> Task details: Collect from the data below each line with "between".
*** Opening Input ***
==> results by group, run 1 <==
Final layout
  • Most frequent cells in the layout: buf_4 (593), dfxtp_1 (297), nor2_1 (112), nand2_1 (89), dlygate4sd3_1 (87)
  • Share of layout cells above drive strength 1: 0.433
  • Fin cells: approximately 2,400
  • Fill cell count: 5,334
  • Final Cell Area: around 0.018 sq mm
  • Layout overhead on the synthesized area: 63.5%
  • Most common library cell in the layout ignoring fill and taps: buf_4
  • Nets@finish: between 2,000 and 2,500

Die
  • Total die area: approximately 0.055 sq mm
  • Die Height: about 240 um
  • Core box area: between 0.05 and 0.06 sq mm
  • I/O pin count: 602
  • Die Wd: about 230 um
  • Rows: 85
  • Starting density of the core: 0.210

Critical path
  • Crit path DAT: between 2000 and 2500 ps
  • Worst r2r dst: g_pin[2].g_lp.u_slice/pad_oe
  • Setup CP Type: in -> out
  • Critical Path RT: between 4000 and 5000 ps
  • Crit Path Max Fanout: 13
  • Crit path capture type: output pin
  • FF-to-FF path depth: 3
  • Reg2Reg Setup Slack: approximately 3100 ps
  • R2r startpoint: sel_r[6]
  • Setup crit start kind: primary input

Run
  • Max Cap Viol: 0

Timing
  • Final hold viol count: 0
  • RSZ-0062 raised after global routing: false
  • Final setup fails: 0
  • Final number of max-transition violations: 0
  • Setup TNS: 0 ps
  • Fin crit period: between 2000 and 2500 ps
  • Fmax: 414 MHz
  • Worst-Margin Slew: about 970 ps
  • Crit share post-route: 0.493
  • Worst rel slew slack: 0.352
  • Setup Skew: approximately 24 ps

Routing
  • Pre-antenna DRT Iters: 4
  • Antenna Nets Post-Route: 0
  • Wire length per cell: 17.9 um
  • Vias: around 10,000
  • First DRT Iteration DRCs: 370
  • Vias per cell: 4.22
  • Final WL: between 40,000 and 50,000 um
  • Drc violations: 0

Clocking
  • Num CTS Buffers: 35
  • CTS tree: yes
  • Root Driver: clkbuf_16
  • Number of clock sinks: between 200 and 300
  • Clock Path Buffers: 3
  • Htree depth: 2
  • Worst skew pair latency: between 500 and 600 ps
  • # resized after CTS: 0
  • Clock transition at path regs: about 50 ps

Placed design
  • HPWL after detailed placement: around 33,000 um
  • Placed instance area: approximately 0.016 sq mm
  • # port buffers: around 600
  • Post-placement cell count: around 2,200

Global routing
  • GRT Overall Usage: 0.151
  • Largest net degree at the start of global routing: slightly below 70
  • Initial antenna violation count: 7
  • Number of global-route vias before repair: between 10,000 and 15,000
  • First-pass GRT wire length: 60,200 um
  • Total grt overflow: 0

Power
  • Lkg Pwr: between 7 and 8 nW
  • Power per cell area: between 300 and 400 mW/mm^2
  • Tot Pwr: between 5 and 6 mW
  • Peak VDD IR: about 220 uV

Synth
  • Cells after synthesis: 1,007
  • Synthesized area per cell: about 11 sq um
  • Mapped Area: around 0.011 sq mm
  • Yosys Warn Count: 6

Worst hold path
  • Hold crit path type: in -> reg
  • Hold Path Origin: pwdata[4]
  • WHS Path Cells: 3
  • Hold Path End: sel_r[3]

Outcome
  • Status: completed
*** Closing Input ***
> Result of this exercise:
  • Nets@finish: between 2,000 and 2,500
  • Core box area: between 0.05 and 0.06 sq mm
  • Crit path DAT: between 2000 and 2500 ps
  • Critical Path RT: between 4000 and 5000 ps
  • Fin crit period: between 2000 and 2500 ps
  • Final WL: between 40,000 and 50,000 um
  • Number of clock sinks: between 200 and 300
  • Worst skew pair latency: between 500 and 600 ps
  • Number of global-route vias before repair: between 10,000 and 15,000
  • Lkg Pwr: between 7 and 8 nW
  • Power per cell area: between 300 and 400 mW/mm^2
  • Tot Pwr: between 5 and 6 mW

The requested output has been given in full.